Items listed in a dataset

- - -

**src/rtl/cache_refill_ctrl_pkg.sv**
```systemverilog
// Shared address-field layout, FSM state encoding and line-alignment helper
// for the cache lookup/refill controller.
package cache_pkg;

   localparam int ADDR_W    = 32;
   localparam int HALT_W    = 20;
   localparam int MAIN_W    = 4;
   localparam int INDEX_W   = 4;
   localparam int WORD_W    = 2;
   localparam int HALT_LSB  = 12;
   localparam int MAIN_LSB  = 8;
   localparam int INDEX_LSB = 4;

   localparam logic [ADDR_W-1:0] LINE_ALIGN_MASK = 32'hFFFF_FFF0;

   typedef enum logic [2:0] {
      S_IDLE,
      S_LOOKUP,
      S_MISS_REQ,
      S_REFILL,
      S_TAG_WRITE,
      S_RESP
   } state_t;

   function automatic logic [ADDR_W-1:0] line_align(input logic [ADDR_W-1:0] addr);
      return addr & LINE_ALIGN_MASK;
   endfunction

endpackage

```
**src/rtl/cache_refill_ctrl_if.sv**
```systemverilog
// Bundle of CPU request, tag/valid array, memory and data-array signals.
// Handshakes: a transfer happens on a rising edge where valid and ready are both high; valid holds its payload until then.
interface cache_refill_if
   import cache_pkg::*;
#(
   parameter int NUM_SETS = 16
);
   logic                reqValid;
   logic                reqReady;
   logic [ADDR_W-1:0]   reqAddr;
   logic                selValid;
   logic [MAIN_W-1:0]   selMainTag;
   logic [HALT_W-1:0]   selHaltTag;
   logic [INDEX_W-1:0]  lookupIndex;
   logic                memReqValid;
   logic                memReqReady;
   logic [ADDR_W-1:0]   memReqAddr;
   logic                memRspValid;
   logic [31:0]         memRspData;
   logic                dataWrite;
   logic [WORD_W-1:0]   dataWordSel;
   logic [31:0]         dataOut;
   logic                regWrite;
   logic [NUM_SETS-1:0] decOut;
   logic [MAIN_W-1:0]   inpMainTag;
   logic [HALT_W-1:0]   inpHaltTag;
   logic                validWrite;
   logic                respValid;
   logic                respHit;
   logic                respErr;
   state_t              dbgState;

   modport slave (
      input  reqValid, reqAddr, selValid, selMainTag, selHaltTag,
             memReqReady, memRspValid, memRspData,
      output reqReady, lookupIndex, memReqValid, memReqAddr,
             dataWrite, dataWordSel, dataOut, regWrite, decOut,
             inpMainTag, inpHaltTag, validWrite, respValid, respHit, respErr,
             dbgState
   );

   modport master (
      output reqValid, reqAddr, selValid, selMainTag, selHaltTag,
             memReqReady, memRspValid, memRspData,
      input  reqReady, lookupIndex, memReqValid, memReqAddr,
             dataWrite, dataWordSel, dataOut, regWrite, decOut,
             inpMainTag, inpHaltTag, validWrite, respValid, respHit, respErr,
             dbgState
   );
endinterface

```
**src/rtl/cache_refill_ctrl_dec.sv**
```systemverilog
// 4-to-16 one-hot set decoder, shared by the tag-array and data-array write paths.
module onehot_dec4to16 (
   input  logic        en_i,
   input  logic [3:0]  idx_i,
   output logic [15:0] dec_o
);
   always_comb begin
      dec_o = '0;
      if (en_i) dec_o[idx_i] = 1'b1;
   end
endmodule

```
**src/rtl/cache_refill_ctrl.sv**
```systemverilog
// Single-outstanding lookup/refill controller: tag compare, line fetch over
// valid/ready, word-by-word data write, then tag install and a one-cycle response.
module cache_refill_ctrl
   import cache_pkg::*;
#(
   parameter int NUM_SETS   = 16,
   parameter int LINE_WORDS = 4,
   parameter int TIMEOUT    = 255
) (
   input logic           clk,
   input logic           reset,
   cache_refill_if.slave bus
);
   localparam int TMR_W = $clog2(TIMEOUT + 1);
   localparam logic [TMR_W-1:0]  TMR_LAST  = TMR_W'(TIMEOUT - 1);
   localparam logic [WORD_W-1:0] WORD_LAST = WORD_W'(LINE_WORDS - 1);

   if (NUM_SETS != 16) begin : g_bad_sets
      $error("cache_refill_ctrl: NUM_SETS must be 16");
   end
   if (LINE_WORDS != 4) begin : g_bad_words
      $error("cache_refill_ctrl: LINE_WORDS must be 4");
   end

   state_t             state_q;
   logic [ADDR_W-1:0]  addr_q;
   logic [WORD_W-1:0]  word_cnt_q;
   logic [TMR_W-1:0]   timer_q;
   logic               req_ready_q;
   logic               mem_req_valid_q;
   logic               reg_write_q;
   logic               valid_write_q;
   logic               resp_valid_q;
   logic               resp_hit_q;
   logic               resp_err_q;
   logic               hit;
   logic               dec_en;

   assign hit = bus.selValid
              & (bus.selHaltTag == addr_q[HALT_LSB +: HALT_W])
              & (bus.selMainTag == addr_q[MAIN_LSB +: MAIN_W]);

   always_ff @(posedge clk) begin
      if (reset) begin
         state_q         <= S_IDLE;
         addr_q          <= '0;
         word_cnt_q      <= '0;
         timer_q         <= '0;
         req_ready_q     <= 1'b1;
         mem_req_valid_q <= 1'b0;
         reg_write_q     <= 1'b0;
         valid_write_q   <= 1'b0;
         resp_valid_q    <= 1'b0;
         resp_hit_q      <= 1'b0;
         resp_err_q      <= 1'b0;
      end else begin
         reg_write_q   <= 1'b0;
         valid_write_q <= 1'b0;
         resp_valid_q  <= 1'b0;
         resp_hit_q    <= 1'b0;
         resp_err_q    <= 1'b0;
         case (state_q)
            S_IDLE: begin
               if (bus.reqValid) begin
                  addr_q      <= bus.reqAddr;
                  req_ready_q <= 1'b0;
                  state_q     <= S_LOOKUP;
               end
            end
            S_LOOKUP: begin
               if (hit) begin
                  resp_valid_q <= 1'b1;
                  resp_hit_q   <= 1'b1;
                  state_q      <= S_RESP;
               end else begin
                  mem_req_valid_q <= 1'b1;
                  timer_q         <= '0;
                  state_q         <= S_MISS_REQ;
               end
            end
            S_MISS_REQ: begin
               if (bus.memReqReady) begin
                  mem_req_valid_q <= 1'b0;
                  word_cnt_q      <= '0;
                  timer_q         <= '0;
                  state_q         <= S_REFILL;
               end else if (timer_q == TMR_LAST) begin
                  mem_req_valid_q <= 1'b0;
                  timer_q         <= '0;
                  resp_valid_q    <= 1'b1;
                  resp_err_q      <= 1'b1;
                  state_q         <= S_RESP;
               end else begin
                  timer_q <= timer_q + 1'b1;
               end
            end
            S_REFILL: begin
               if (bus.memRspValid) begin
                  word_cnt_q <= word_cnt_q + 1'b1;
                  timer_q    <= '0;
                  if (word_cnt_q == WORD_LAST) begin
                     reg_write_q   <= 1'b1;
                     valid_write_q <= 1'b1;
                     state_q       <= S_TAG_WRITE;
                  end
               end else if (timer_q == TMR_LAST) begin
                  // Words already written stay in the data array; the line is never marked valid.
                  timer_q      <= '0;
                  resp_valid_q <= 1'b1;
                  resp_err_q   <= 1'b1;
                  state_q      <= S_RESP;
               end else begin
                  timer_q <= timer_q + 1'b1;
               end
            end
            S_TAG_WRITE: begin
               resp_valid_q <= 1'b1;
               state_q      <= S_RESP;
            end
            S_RESP: begin
               req_ready_q <= 1'b1;
               state_q     <= S_IDLE;
            end
            default: begin
               req_ready_q <= 1'b1;
               state_q     <= S_IDLE;
            end
         endcase
      end
   end

   assign dec_en = (state_q == S_REFILL) || (state_q == S_TAG_WRITE);

   onehot_dec4to16 u_dec (
      .en_i  (dec_en),
      .idx_i (addr_q[INDEX_LSB +: INDEX_W]),
      .dec_o (bus.decOut)
   );

   // Data-array writes follow memRspValid combinationally so each word lands in its own arrival cycle.
   assign bus.dataWrite   = (state_q == S_REFILL) && bus.memRspValid;
   assign bus.dataWordSel = word_cnt_q;
   assign bus.dataOut     = bus.dataWrite ? bus.memRspData : '0;

   assign bus.reqReady    = req_ready_q;
   assign bus.lookupIndex = addr_q[INDEX_LSB +: INDEX_W];
   assign bus.memReqValid = mem_req_valid_q;
   assign bus.memReqAddr  = line_align(addr_q);
   assign bus.regWrite    = reg_write_q;
   assign bus.validWrite  = valid_write_q;
   assign bus.inpMainTag  = reg_write_q ? addr_q[MAIN_LSB +: MAIN_W] : '0;
   assign bus.inpHaltTag  = reg_write_q ? addr_q[HALT_LSB +: HALT_W] : '0;
   assign bus.respValid   = resp_valid_q;
   assign bus.respHit     = resp_hit_q;
   assign bus.respErr     = resp_err_q;
   assign bus.dbgState    = state_q;

endmodule

```
**src/flat_wrapper.sv**
```systemverilog
// flat-port wrapper written by rule: the top's interface ports become plain ports
module cache_refill_ctrl_flat import cache_pkg::*;
#(
   parameter int NUM_SETS   = 16,
   parameter int LINE_WORDS = 4,
   parameter int TIMEOUT    = 255
)
  (clk, reset, bus_reqValid, bus_reqAddr, bus_selValid, bus_selMainTag, bus_selHaltTag, bus_memReqReady, bus_memRspValid, bus_memRspData, bus_reqReady, bus_lookupIndex, bus_memReqValid, bus_memReqAddr, bus_dataWrite, bus_dataWordSel, bus_dataOut, bus_regWrite, bus_decOut, bus_inpMainTag, bus_inpHaltTag, bus_validWrite, bus_respValid, bus_respHit, bus_respErr, bus_dbgState);
  cache_refill_if #(.NUM_SETS(NUM_SETS)) bus_i ();
  input logic clk;
  input logic reset;
  input wire logic [$bits(bus_i.reqValid)-1:0] bus_reqValid;
  input wire logic [$bits(bus_i.reqAddr)-1:0] bus_reqAddr;
  input wire logic [$bits(bus_i.selValid)-1:0] bus_selValid;
  input wire logic [$bits(bus_i.selMainTag)-1:0] bus_selMainTag;
  input wire logic [$bits(bus_i.selHaltTag)-1:0] bus_selHaltTag;
  input wire logic [$bits(bus_i.memReqReady)-1:0] bus_memReqReady;
  input wire logic [$bits(bus_i.memRspValid)-1:0] bus_memRspValid;
  input wire logic [$bits(bus_i.memRspData)-1:0] bus_memRspData;
  output wire logic [$bits(bus_i.reqReady)-1:0] bus_reqReady;
  output wire logic [$bits(bus_i.lookupIndex)-1:0] bus_lookupIndex;
  output wire logic [$bits(bus_i.memReqValid)-1:0] bus_memReqValid;
  output wire logic [$bits(bus_i.memReqAddr)-1:0] bus_memReqAddr;
  output wire logic [$bits(bus_i.dataWrite)-1:0] bus_dataWrite;
  output wire logic [$bits(bus_i.dataWordSel)-1:0] bus_dataWordSel;
  output wire logic [$bits(bus_i.dataOut)-1:0] bus_dataOut;
  output wire logic [$bits(bus_i.regWrite)-1:0] bus_regWrite;
  output wire logic [$bits(bus_i.decOut)-1:0] bus_decOut;
  output wire logic [$bits(bus_i.inpMainTag)-1:0] bus_inpMainTag;
  output wire logic [$bits(bus_i.inpHaltTag)-1:0] bus_inpHaltTag;
  output wire logic [$bits(bus_i.validWrite)-1:0] bus_validWrite;
  output wire logic [$bits(bus_i.respValid)-1:0] bus_respValid;
  output wire logic [$bits(bus_i.respHit)-1:0] bus_respHit;
  output wire logic [$bits(bus_i.respErr)-1:0] bus_respErr;
  output wire logic [$bits(bus_i.dbgState)-1:0] bus_dbgState;
  assign bus_i.reqValid = bus_reqValid;
  assign bus_i.reqAddr = bus_reqAddr;
  assign bus_i.selValid = bus_selValid;
  assign bus_i.selMainTag = bus_selMainTag;
  assign bus_i.selHaltTag = bus_selHaltTag;
  assign bus_i.memReqReady = bus_memReqReady;
  assign bus_i.memRspValid = bus_memRspValid;
  assign bus_i.memRspData = bus_memRspData;
  assign bus_reqReady = bus_i.reqReady;
  assign bus_lookupIndex = bus_i.lookupIndex;
  assign bus_memReqValid = bus_i.memReqValid;
  assign bus_memReqAddr = bus_i.memReqAddr;
  assign bus_dataWrite = bus_i.dataWrite;
  assign bus_dataWordSel = bus_i.dataWordSel;
  assign bus_dataOut = bus_i.dataOut;
  assign bus_regWrite = bus_i.regWrite;
  assign bus_decOut = bus_i.decOut;
  assign bus_inpMainTag = bus_i.inpMainTag;
  assign bus_inpHaltTag = bus_i.inpHaltTag;
  assign bus_validWrite = bus_i.validWrite;
  assign bus_respValid = bus_i.respValid;
  assign bus_respHit = bus_i.respHit;
  assign bus_respErr = bus_i.respErr;
  assign bus_dbgState = bus_i.dbgState;
  cache_refill_ctrl #(.NUM_SETS(NUM_SETS), .LINE_WORDS(LINE_WORDS), .TIMEOUT(TIMEOUT)) u_core (.clk(clk), .reset(reset), .bus(bus_i));
endmodule
```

- - -

Which lines of the data include the word "TIMEOUT"? Copy each one.

   parameter int TIMEOUT    = 255
   localparam int TMR_W = $clog2(TIMEOUT + 1);
   localparam logic [TMR_W-1:0]  TMR_LAST  = TMR_W'(TIMEOUT - 1);
   parameter int TIMEOUT    = 255
  cache_refill_ctrl #(.NUM_SETS(NUM_SETS), .LINE_WORDS(LINE_WORDS), .TIMEOUT(TIMEOUT)) u_core (.clk(clk), .reset(reset), .bus(bus_i));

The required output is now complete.